The right to show FA Cup games were, as with Football League matches, shared between the BBC and ITV network. All games were shown in a highlights format, except the Final, which was shown live both on BBC1 and ITV. The BBC football highlights programme Match of the Day would show up to three games and the various ITV regional network stations would cover up to one game and show highlights from other games covered elsewhere on the ITV network. No games from Rounds 1 or 2 were shown. Highlights of replays were shown on either the BBC or ITV. The BBC were only able to cover two planned Round Three FA Cup round ties due to a technical error for West Ham United v Watford.

Third Round BBC Carlisle United v Manchester United, Leeds United v Manchester City, Manchester United v Carlisle United (Midweek replay). ITV Chelsea v Liverpool (LWT), Sheffield United v Arsenal (Yorkshire), Everton v Aston Villa (Granada & ATV), Middlesbrough v Coventry City (Tyne-Tees), Peterborough United v Newcastle United (Anglia)
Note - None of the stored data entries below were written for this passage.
**src/rtl/uart_rx_block_if.sv**
```systemverilog
// Serial-in / byte-out signal bundle for uart_rx_block.
// The slave side is the receiver; the master side drives the line and consumes bytes.
interface uart_rx_block_if;
    logic       rx_in;
    logic [7:0] data;
    logic       rx_valid;
    logic       rx_busy;
    logic       frame_err;

    modport master (
        output rx_in,
        input  data,
        input  rx_valid,
        input  rx_busy,
        input  frame_err
    );

    modport slave (
        input  rx_in,
        output data,
        output rx_valid,
        output rx_busy,
        output frame_err
    );
endinterface

```
**src/rtl/uart_rx_block.sv**
```systemverilog
// 8N1 UART receiver, LSB first, mid-bit sampling with framing-error detection.
// Optional UART_RX_MAJORITY_EN: bit samples take a 3-sample majority of the synced line.
module uart_rx_block #(
    parameter int unsigned CLK_FREQ  = 44_000_000,
    parameter int unsigned BAUD_RATE = 230_400
) (
    input logic            clk,
    input logic            rst,
    uart_rx_block_if.slave rx
);
    localparam int unsigned CLK_COUNT = CLK_FREQ / BAUD_RATE + 1;
    localparam int unsigned HALF      = CLK_COUNT / 2;
    localparam int unsigned CNT_W     = $clog2(CLK_COUNT);

    localparam logic [CNT_W-1:0] CNT_LAST = CNT_W'(CLK_COUNT - 1);
    localparam logic [CNT_W-1:0] CNT_MID  = CNT_W'(HALF - 1);

    typedef enum logic [2:0] {
        StIdle,
        StStart,
        StData,
        StStop,
        StBreak
    } state_e;

    state_e           state_q;
    logic             rx_meta_q;
    logic             rx_sync_q;
    logic [CNT_W-1:0] cnt_q;
    logic [2:0]       idx_q;
    logic [7:0]       shift_q;
    logic [7:0]       data_q;
    logic             valid_q;
    logic             busy_q;
    logic             err_q;
    logic             sample;

`ifdef UART_RX_MAJORITY_EN
    // hist_q[0] tracks rx_sync_q; [1] and [2] are the two previous synced values.
    logic [2:0] hist_q;

    always_ff @(posedge clk) begin
        if (rst) begin
            hist_q <= 3'b111;
        end else begin
            hist_q <= {hist_q[1:0], rx_meta_q};
        end
    end

    assign sample = (hist_q[0] & hist_q[1]) | (hist_q[0] & hist_q[2]) | (hist_q[1] & hist_q[2]);
`else
    assign sample = rx_sync_q;
`endif

    always_ff @(posedge clk) begin
        if (rst) begin
            state_q   <= StIdle;
            rx_meta_q <= 1'b1;
            rx_sync_q <= 1'b1;
            cnt_q     <= '0;
            idx_q     <= '0;
            shift_q   <= '0;
            data_q    <= '0;
            valid_q   <= 1'b0;
            busy_q    <= 1'b0;
            err_q     <= 1'b0;
        end else begin
            rx_meta_q <= rx.rx_in;
            rx_sync_q <= rx_meta_q;
            valid_q   <= 1'b0;
            err_q     <= 1'b0;
            unique case (state_q)
                StIdle: begin
                    // Start detection always uses the raw synced line.
                    if (!rx_sync_q) begin
                        state_q <= StStart;
                        cnt_q   <= '0;
                        busy_q  <= 1'b1;
                    end
                end
                StStart: begin
                    if (cnt_q == CNT_MID) begin
                        if (!sample) begin
                            state_q <= StData;
                            cnt_q   <= '0;
                            idx_q   <= '0;
                        end else begin
                            state_q <= StIdle;
                            busy_q  <= 1'b0;
                        end
                    end else begin
                        cnt_q <= cnt_q + 1'b1;
                    end
                end
                StData: begin
                    if (cnt_q == CNT_LAST) begin
                        shift_q <= {sample, shift_q[7:1]};
                        cnt_q   <= '0;
                        idx_q   <= idx_q + 1'b1;
                        if (idx_q == 3'd7) begin
                            state_q <= StStop;
                        end
                    end else begin
                        cnt_q <= cnt_q + 1'b1;
                    end
                end
                StStop: begin
                    if (cnt_q == CNT_LAST) begin
                        if (sample) begin
                            data_q  <= shift_q;
                            valid_q <= 1'b1;
                            state_q <= StIdle;
                            busy_q  <= 1'b0;
                        end else begin
                            err_q   <= 1'b1;
                            state_q <= StBreak;
                        end
                    end else begin
                        cnt_q <= cnt_q + 1'b1;
                    end
                end
                StBreak: begin
                    // A held-low line must go high before a new start is accepted.
                    if (rx_sync_q) begin
                        state_q <= StIdle;
                        busy_q  <= 1'b0;
                    end
                end
                default: begin
                    state_q <= StIdle;
                    busy_q  <= 1'b0;
                end
            endcase
        end
    end

    assign rx.data      = data_q;
    assign rx.rx_valid  = valid_q;
    assign rx.rx_busy   = busy_q;
    assign rx.frame_err = err_q;

endmodule

```
**src/flat_wrapper.sv**
```systemverilog
// flat-port wrapper written by rule: the top's interface ports become plain ports
module uart_rx_block_flat 
#(
    parameter int unsigned CLK_FREQ  = 44_000_000,
    parameter int unsigned BAUD_RATE = 230_400
)
  (clk, rst, rx_rx_in, rx_data, rx_rx_valid, rx_rx_busy, rx_frame_err);
  uart_rx_block_if rx_i ();
  input logic clk;
  input logic rst;
  input wire logic [$bits(rx_i.rx_in)-1:0] rx_rx_in;
  output wire logic [$bits(rx_i.data)-1:0] rx_data;
  output wire logic [$bits(rx_i.rx_valid)-1:0] rx_rx_valid;
  output wire logic [$bits(rx_i.rx_busy)-1:0] rx_rx_busy;
  output wire logic [$bits(rx_i.frame_err)-1:0] rx_frame_err;
  assign rx_i.rx_in = rx_rx_in;
  assign rx_data = rx_i.data;
  assign rx_rx_valid = rx_i.rx_valid;
  assign rx_rx_busy = rx_i.rx_busy;
  assign rx_frame_err = rx_i.frame_err;
  uart_rx_block #(.CLK_FREQ(CLK_FREQ), .BAUD_RATE(BAUD_RATE)) u_core (.clk(clk), .rst(rst), .rx(rx_i));
endmodule
```
`src/rtl/hazard_ctrl_sb.sv`:
```
// hazard_ctrl_sb: MINI-RISC 5-stage hazard controller -- operand forwarding,
// load-use / memory-wait stalls, jump/branch flushes and a stall-cycle counter.
`default_nettype none

module hazard_ctrl_sb #(
  parameter int RA_W     = 3,
  parameter int LOAD_LAT = 1,
  parameter int CNT_W    = 16
) (
  input  logic             clk,
  input  logic             rst_n,
  input  logic [RA_W-1:0]  rs1_D_i,
  input  logic [RA_W-1:0]  rs2_D_i,
  input  logic             rs1_used_D_i,
  input  logic             rs2_used_D_i,
  input  logic [RA_W-1:0]  rd_E_i,
  input  logic [RA_W-1:0]  rd_M_i,
  input  logic [RA_W-1:0]  rd_W_i,
  input  logic             reg_write_E_i,
  input  logic             reg_write_M_i,
  input  logic             reg_write_W_i,
  input  logic             mem_read_E_i,
  input  logic             mem_read_M_i,
  input  logic             mem_req_M_i,
  input  logic             mem_ready_M_i,
  input  logic             jump_D_i,
  input  logic             branch_taken_E_i,
  output logic             stall_F_o,
  output logic             stall_D_o,
  output logic             stall_E_o,
  output logic             flush_D_o,
  output logic             flush_E_o,
  output logic [1:0]       forward_A_o,
  output logic [1:0]       forward_B_o,
  output logic [CNT_W-1:0] stall_count_o
);

  localparam logic [1:0] RUN     = 2'd0;
  localparam logic [1:0] LDSTALL = 2'd1;
  localparam logic [1:0] MEMWAIT = 2'd2;

  localparam bit         LAT_GT1 = (LOAD_LAT > 1);
  localparam logic [1:0] LD_CNT  = 2'(LOAD_LAT - 1);

  logic [1:0]       state_q, state_d;
  logic [1:0]       cnt_q, cnt_d;
  logic [CNT_W-1:0] stall_count_q;

  logic stall_f, stall_d, stall_e, flush_d, flush_e;
  logic mem_block, luh;
  logic [1:0] fwd_a, fwd_b;

  function automatic logic match(input logic [RA_W-1:0] rd, input logic [RA_W-1:0] rs,
                                 input logic we, input logic used);
    return used & we & (rd != '0) & (rd == rs);
  endfunction

  function automatic logic [1:0] fwd_sel(input logic [RA_W-1:0] rs, input logic used);
    if (match(rd_E_i, rs, reg_write_E_i, used) && !mem_read_E_i)
      return 2'b01;
    else if (match(rd_M_i, rs, reg_write_M_i, used) && !(mem_read_M_i && LAT_GT1))
      return 2'b10;
    else if (match(rd_W_i, rs, reg_write_W_i, used))
      return 2'b11;
    else
      return 2'b00;
  endfunction

  assign luh = mem_read_E_i & (match(rd_E_i, rs1_D_i, reg_write_E_i, rs1_used_D_i) |
                               match(rd_E_i, rs2_D_i, reg_write_E_i, rs2_used_D_i));
  // The very first not-ready cycle already freezes, before MEMWAIT is registered.
  assign mem_block = (state_q == MEMWAIT) | (mem_req_M_i & ~mem_ready_M_i);

  always_comb begin
    state_d = state_q;
    cnt_d   = cnt_q;
    stall_f = 1'b0;
    stall_d = 1'b0;
    stall_e = 1'b0;
    flush_d = 1'b0;
    flush_e = 1'b0;
    if (mem_block) begin
      stall_f = 1'b1;
      stall_d = 1'b1;
      stall_e = 1'b1;
      cnt_d   = 2'd0;
      state_d = mem_ready_M_i ? RUN : MEMWAIT;
    end else if (branch_taken_E_i) begin
      flush_d = 1'b1;
      flush_e = 1'b1;
      cnt_d   = 2'd0;
      state_d = RUN;
    end else if (state_q == LDSTALL) begin
      stall_f = 1'b1;
      stall_d = 1'b1;
      flush_e = 1'b1;
      cnt_d   = 2'(cnt_q - 2'd1);
      if (cnt_q == 2'd1)
        state_d = RUN;
    end else begin
      state_d = RUN;
      if (luh) begin
        stall_f = 1'b1;
        stall_d = 1'b1;
        flush_e = 1'b1;
        if (LAT_GT1) begin
          state_d = LDSTALL;
          cnt_d   = LD_CNT;
        end
      end
      flush_d = jump_D_i & ~stall_d;
    end
  end

  assign fwd_a = stall_d ? 2'b00 : fwd_sel(rs1_D_i, rs1_used_D_i);
  assign fwd_b = stall_d ? 2'b00 : fwd_sel(rs2_D_i, rs2_used_D_i);

  // Outputs are gated by rst_n so an asserted reset releases everything at once.
  assign stall_F_o     = rst_n & stall_f;
  assign stall_D_o     = rst_n & stall_d;
  assign stall_E_o     = rst_n & stall_e;
  assign flush_D_o     = rst_n & flush_d;
  assign flush_E_o     = rst_n & flush_e;
  assign forward_A_o   = rst_n ? fwd_a : 2'b00;
  assign forward_B_o   = rst_n ? fwd_b : 2'b00;
  assign stall_count_o = stall_count_q;

  always_ff @(posedge clk or negedge rst_n) begin
    if (!rst_n) begin
      state_q       <= RUN;
      cnt_q         <= 2'd0;
      stall_count_q <= '0;
    end else begin
      state_q <= state_d;
      cnt_q   <= cnt_d;
      if (stall_d && (stall_count_q != {CNT_W{1'b1}}))
        stall_count_q <= stall_count_q + 1'b1;
    end
  end

endmodule

`default_nettype wire

```
===== src/rtl/serial_signmag32.sv =====
// Bit-serial two's-complement to sign-magnitude decoder, one bit per clock, LSB first.
module serial_signmag32
  import serial_signmag32_pkg::*;
#(
  parameter int unsigned WIDTH = DEFAULT_WIDTH,
  parameter int unsigned CNT_W = 6
) (
  input  logic             clock,
  input  logic             reset,
  input  logic             start,
  input  logic [WIDTH-1:0] operandA,
  output logic             busy,
  output logic             done,
  output logic             sign,
  output logic [WIDTH-1:0] magnitude,
  output logic             is_zero
);

  state_e           r_state;
  state_e           w_state_next;
  logic [CNT_W-1:0] r_count;
  logic [WIDTH-1:0] r_shreg;
  logic [WIDTH-1:0] r_mag;
  logic             r_sign;
  logic             r_zero;
  logic             w_accept;
  logic             w_shift;
  logic             w_last;
  logic             w_bit;
  logic [WIDTH-1:0] w_mag_next;

  assign w_shift    = (r_state == ST_SHIFT);
  assign w_last     = w_shift && (r_count == CNT_W'(WIDTH - 1));
  assign w_mag_next = {w_bit, r_mag[WIDTH-1:1]};

  always_ff @(posedge clock or posedge reset) begin
    if (reset) begin
      r_state <= ST_IDLE;
    end else begin
      r_state <= w_state_next;
    end
  end

  // start is only honoured outside SHIFT, so a running conversion is never disturbed.
  always_comb begin
    w_state_next = r_state;
    w_accept     = 1'b0;
    unique case (r_state)
      ST_IDLE: begin
        if (start) begin
          w_state_next = ST_SHIFT;
          w_accept     = 1'b1;
        end
      end
      ST_SHIFT: begin
        if (w_last) begin
          w_state_next = ST_DONE;
        end
      end
      ST_DONE: begin
        w_accept     = start;
        w_state_next = start ? ST_SHIFT : ST_IDLE;
      end
      default: w_state_next = ST_IDLE;
    endcase
  end

  always_ff @(posedge clock or posedge reset) begin
    if (reset) begin
      r_count <= '0;
      r_shreg <= '0;
      r_mag   <= '0;
      r_sign  <= 1'b0;
      r_zero  <= 1'b0;
    end else if (w_accept) begin
      r_count <= '0;
      r_shreg <= operandA;
      r_sign  <= operandA[WIDTH-1];
      r_zero  <= 1'b0;
    end else if (w_shift) begin
      r_count <= r_count + CNT_W'(1);
      r_shreg <= r_shreg >> 1;
      r_mag   <= w_mag_next;
      if (w_last) begin
        r_zero <= (w_mag_next == '0);
      end
    end
  end

  serial_neg_cell u_neg_cell (
    .clock    (clock),
    .reset    (reset),
    .clear    (w_accept),
    .enable   (w_shift),
    .invert_en(r_sign),
    .bit_in   (r_shreg[0]),
    .bit_out  (w_bit)
  );

  assign busy      = w_shift;
  assign done      = (r_state == ST_DONE);
  assign sign      = r_sign;
  assign magnitude = r_mag;
  assign is_zero   = r_zero;

endmodule
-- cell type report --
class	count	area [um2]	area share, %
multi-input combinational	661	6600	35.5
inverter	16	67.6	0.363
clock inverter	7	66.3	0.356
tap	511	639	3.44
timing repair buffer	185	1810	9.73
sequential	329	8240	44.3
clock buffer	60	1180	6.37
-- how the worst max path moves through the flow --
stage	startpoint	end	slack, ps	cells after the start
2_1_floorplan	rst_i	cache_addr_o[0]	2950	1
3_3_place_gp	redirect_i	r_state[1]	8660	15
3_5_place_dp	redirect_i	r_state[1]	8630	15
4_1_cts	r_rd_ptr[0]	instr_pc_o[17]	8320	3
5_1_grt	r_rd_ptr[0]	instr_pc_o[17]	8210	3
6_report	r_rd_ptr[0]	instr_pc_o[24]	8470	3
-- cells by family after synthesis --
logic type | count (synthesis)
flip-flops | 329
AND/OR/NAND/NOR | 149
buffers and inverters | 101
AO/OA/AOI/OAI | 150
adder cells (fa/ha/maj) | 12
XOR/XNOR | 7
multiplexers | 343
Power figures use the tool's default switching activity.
==> config.mk <==
export PLATFORM = sky130hd
export DESIGN_NAME = code2421_seg_scan
export DESIGN_NICKNAME = d
export VERILOG_FILES = /design/src/rtl/code2421_pkg.sv /design/src/rtl/code2421_to_seg.sv /design/src/rtl/code2421_seg_scan.sv
export SDC_FILE = /design/constraint.sdc
export NUM_CORES = 1
export LEC_CHECK = 0
export ABC_AREA = 1
export BUFFER_PORTS_ARGS = -buffer_cell sky130_fd_sc_hd__buf_4
export CAP_MARGIN = 10
export CORE_ASPECT_RATIO = 0.7
export CORE_MARGIN = 2
export CORE_UTILIZATION = 30
export CTS_BUF_LIST = sky130_fd_sc_hd__clkbuf_8
export DETAILED_ROUTE_END_ITERATION = 12
export PLACE_DENSITY_LB_ADDON = 0.2
export SYNTH_ARGS = -nofsm -noshare
export SYNTH_HDL_FRONTEND = slang
export SYNTH_SLANG_ARGS = --single-unit
==> constraint.sdc <==
create_clock -name clk -period 2.44 [get_ports clk]
set_input_delay 0 -clock clk [delete_from_list [all_inputs] [get_ports clk]]
set_output_delay 0 -clock clk [all_outputs]
set_load 0.01 [all_outputs]
==> src/rtl/code2421_pkg.sv <==
// Shared constants and helpers for the 2421 (Aiken) seven-segment scanner.
package code2421_pkg;

   localparam int unsigned SEG_W = 7;

   // Patterns are {g,f,e,d,c,b,a}, active-high
   localparam logic [SEG_W-1:0] SEG_0     = 7'b0111111;
   localparam logic [SEG_W-1:0] SEG_1     = 7'b0000110;
   localparam logic [SEG_W-1:0] SEG_2     = 7'b1011011;
   localparam logic [SEG_W-1:0] SEG_3     = 7'b1001111;
   localparam logic [SEG_W-1:0] SEG_4     = 7'b1100110;
   localparam logic [SEG_W-1:0] SEG_5     = 7'b1101101;
   localparam logic [SEG_W-1:0] SEG_6     = 7'b1111101;
   localparam logic [SEG_W-1:0] SEG_7     = 7'b0000111;
   localparam logic [SEG_W-1:0] SEG_8     = 7'b1111111;
   localparam logic [SEG_W-1:0] SEG_9     = 7'b1101111;
   localparam logic [SEG_W-1:0] SEG_DASH  = 7'b1000000;
   localparam logic [SEG_W-1:0] SEG_BLANK = 7'b0000000;

   // Legal codes are 0000..0100 and 1011..1111
   function automatic logic is_valid_2421(input logic [3:0] code);
      return (code <= 4'd4) || (code >= 4'd11);
   endfunction

   // Upper half of the code space sits 6 above its decimal value
   function automatic logic [3:0] dec_2421(input logic [3:0] code);
      return code[3] ? 4'(code - 4'd6) : code;
   endfunction

endpackage

==> src/rtl/code2421_to_seg.sv <==
// Combinational 2421 code to seven-segment decoder with validity flag.
module code2421_to_seg
   import code2421_pkg::*;
(
   input  logic [3:0]       code_i,
   output logic [SEG_W-1:0] seg_c,
   output logic             valid_c
);

   logic [3:0] value;

   always_comb begin
      valid_c = is_valid_2421(code_i);
      value   = dec_2421(code_i);
      seg_c   = SEG_DASH;
      if (valid_c) begin
         case (value)
            4'd0:    seg_c = SEG_0;
            4'd1:    seg_c = SEG_1;
            4'd2:    seg_c = SEG_2;
            4'd3:    seg_c = SEG_3;
            4'd4:    seg_c = SEG_4;
            4'd5:    seg_c = SEG_5;
            4'd6:    seg_c = SEG_6;
            4'd7:    seg_c = SEG_7;
            4'd8:    seg_c = SEG_8;
            4'd9:    seg_c = SEG_9;
            default: seg_c = SEG_DASH;
         endcase
      end
   end

endmodule

==> src/rtl/code2421_seg_scan.sv <==
// Captures DIGITS 2421 digits, flags invalid codes and scans them onto one segment bus.
// Optional leading-zero blanking: define CODE2421_LEADING_BLANK_EN.
module code2421_seg_scan
   import code2421_pkg::*;
#(
   parameter int unsigned DIGITS   = 4,
   parameter int unsigned PRESCALE = 50000
) (
   input  logic                clk,
   input  logic                rst,
   input  logic                load,
   input  logic [4*DIGITS-1:0] digits_in,
   input  logic                err_clr,
   output logic [SEG_W-1:0]    seg,
   output logic [DIGITS-1:0]   an,
   output logic [DIGITS-1:0]   digit_err
);

   localparam int unsigned IDX_W = $clog2(DIGITS);
   localparam int unsigned CNT_W = $clog2(PRESCALE);

   logic [4*DIGITS-1:0] cap_q, cap_d;
   logic [DIGITS-1:0]   err_q, err_d;
   logic [CNT_W-1:0]    cnt_q, cnt_d;
   logic [IDX_W-1:0]    idx_q, idx_d;
   logic [SEG_W-1:0]    seg_q, seg_d;
   logic [DIGITS-1:0]   an_q, an_d;

   logic                tick;
   logic [3:0]          cur_code;
   logic [SEG_W-1:0]    cur_seg_c;
   logic                cur_valid_c;

   code2421_to_seg u_to_seg (
      .code_i  (cur_code),
      .seg_c   (cur_seg_c),
      .valid_c (cur_valid_c)
   );

   // Capture, sticky error flags (set beats clear per digit) and prescaler
   always_comb begin
      cap_d = cap_q;
      err_d = err_clr ? '0 : err_q;
      if (load) begin
         cap_d = digits_in;
         for (int i = 0; i < int'(DIGITS); i++) begin
            if (!is_valid_2421(digits_in[4*i +: 4])) err_d[i] = 1'b1;
         end
      end
      tick  = (cnt_q == CNT_W'(PRESCALE - 1));
      cnt_d = tick ? '0 : CNT_W'(cnt_q + 1'b1);
   end

`ifdef CODE2421_LEADING_BLANK_EN
   logic [DIGITS-1:0] blank;

   // Zero run from the most significant digit down; digit 0 always shows
   always_comb begin
      logic zero_run;
      zero_run = 1'b1;
      blank    = '0;
      for (int i = int'(DIGITS) - 1; i >= 1; i--) begin
         zero_run = zero_run && (cap_q[4*i +: 4] == 4'd0);
         blank[i] = zero_run;
      end
   end
`endif

   // Scan: the tick shows the digit held before any same-cycle load
   always_comb begin
      cur_code = '0;
      for (int i = 0; i < int'(DIGITS); i++) begin
         if (idx_q == IDX_W'(i)) cur_code = cap_q[4*i +: 4];
      end
      seg_d = seg_q;
      an_d  = an_q;
      idx_d = idx_q;
      if (tick) begin
         seg_d = cur_valid_c ? cur_seg_c : SEG_DASH;
`ifdef CODE2421_LEADING_BLANK_EN
         for (int i = 0; i < int'(DIGITS); i++) begin
            if ((idx_q == IDX_W'(i)) && blank[i]) seg_d = SEG_BLANK;
         end
`endif
         for (int i = 0; i < int'(DIGITS); i++) begin
            an_d[i] = (idx_q == IDX_W'(i));
         end
         idx_d = (idx_q == IDX_W'(DIGITS - 1)) ? '0 : IDX_W'(idx_q + 1'b1);
      end
   end

   always_ff @(posedge clk) begin
      if (rst) begin
         cap_q <= '0;
         err_q <= '0;
         cnt_q <= '0;
         idx_q <= '0;
         seg_q <= '0;
         an_q  <= '0;
      end else begin
         cap_q <= cap_d;
         err_q <= err_d;
         cnt_q <= cnt_d;
         idx_q <= idx_d;
         seg_q <= seg_d;
         an_q  <= an_d;
      end
   end

   assign seg       = seg_q;
   assign an        = an_q;
   assign digit_err = err_q;

endmodule

==> results of run 1 <==
worst min-delay path, delay by kind of cell:
family	cells	cell delay, ns
simple gates	2	0.18
buf+inv	1	0.09
kinds of logic after synthesis:
logic type,Yosys count,synth area share (%)
simple gates,157,30.3
compound gates,64,15.1
buf+inv,53,8.70
flops,49,39.4
fa+ha+maj,10,5.03
xor+xnor,4,1.41
routing by layer:
layer	up-vias	part of all wire [%]	track usage (%)
li1	1177	-	-
met1	1001	54	19.2
met2	44	40	20.3
met3	8	5.1	2.94
met4	0	1.7	5.24
met5	-	0	0
state kept, by name (all words and copies together), names as in the netlist:
signal,count
cnt_q,16
cap_q,16
an,4
idx_q,2
digit_err,4
seg,7
synthesized netlist by cell type:
cell type,number
sky130_fd_sc_hd__nand2_1,74
sky130_fd_sc_hd__dfxtp_1,49
sky130_fd_sc_hd__inv_1,32
sky130_fd_sc_hd__nor2_1,29
sky130_fd_sc_hd__a21oi_1,28
sky130_fd_sc_hd__nand3_1,25
sky130_fd_sc_hd__o21ai_0,19
sky130_fd_sc_hd__inv_2,11
sky130_fd_sc_hd__ha_1,10
sky130_fd_sc_hd__nor3_1,7
sky130_fd_sc_hd__clkbuf_1,6
sky130_fd_sc_hd__a211oi_1,5
sky130_fd_sc_hd__nand2_2,4
sky130_fd_sc_hd__nor2_2,4
sky130_fd_sc_hd__o211ai_1,4
sky130_fd_sc_hd__a21oi_2,3
sky130_fd_sc_hd__o2111ai_1,3
sky130_fd_sc_hd__xor2_1,3
sky130_fd_sc_hd__buf_2,2
sky130_fd_sc_hd__buf_6,2
sky130_fd_sc_hd__nand3_2,2
sky130_fd_sc_hd__nor2_4,2
sky130_fd_sc_hd__nor2_8,2
sky130_fd_sc_hd__or2_0,2
sky130_fd_sc_hd__a21boi_2,1
sky130_fd_sc_hd__nand3_4,1
sky130_fd_sc_hd__nand4_1,1
sky130_fd_sc_hd__nor3_4,1
sky130_fd_sc_hd__nor3b_1,1
sky130_fd_sc_hd__o21ai_2,1
sky130_fd_sc_hd__or2_1,1
sky130_fd_sc_hd__or2_4,1
sky130_fd_sc_hd__xnor2_1,1
layout by cell type (no fill, tap or decap), drive strengths merged, types with 3 or more instances in the layout:
cell         instances
nand2               78
dfxtp               49
inv                 44
nor2                37
buf                 34
a21oi               31
nand3               28
o21ai               20
dlygate4sd3         12
ha                  10
nor3                 8
clkbuf               6
a211oi               5
o211ai               4
or2                  4
xor2                 3
o2111ai              3
report_power, final:
| part | leakage [nW] | internal, mW | total [mW] | switching (mW) |
|---|---|---|---|---|
| combinational | 0.971 | 0.0811 | 0.191 | 0.109 |
| sequential | 0.400 | 0.825 | 0.839 | 0.0135 |
| clock | 0.0485 | 0.221 | 0.483 | 0.262 |
final cells by class:
cell class / instances / area [um2]
Multi-Input combinational cell: 235 / 1290
Clock buffer: 6 / 82.6
Timing Repair Buffer: 46 / 375
Tap cell: 101 / 126
Inverter: 43 / 161
Sequential cell: 49 / 981
Fill cell: 817 / 4920
Clock inverter: 1 / 3.75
Fourth Round BBC Manchester United v West Bromwich Albion, Newcastle United v Wrexham, Arsenal v Wolverhampton Wanderers. ITV Middlesbrough v Everton (Tyne-Tees & Granada), West Ham United v Queens Park Rangers (LWT), Walsall v Leicester City (ATV), Bristol Rovers v Southampton (HTV & Southern), Nottingham Forest v Manchester City (Midweek All Regions)

Fifth Round BBC Wrexham v Blyth Spartans, Queens Park Rangers v Nottingham Forest, Arsenal v Walsall. ITV Bristol Rovers v Ipswich Town (HTV & Anglia), Orient v Chelsea (LWT) All regions showed these two games.

Sixth Round BBC West Bromwich Albion v Nottingham Forest, Millwall v Ipswich Town. ITV Wrexham v Arsenal (HTV, Granada & LWT), Middlesbrough v Orient (Tyne-Tees & Yorkshire) All regions showed these two games

Semi-Finals BBC Ipswich Town v West Bromwich Albion. ITV Arsenal v Orient (All regions)

Final Arsenal v Ipswich Town shown live on BBC and ITV.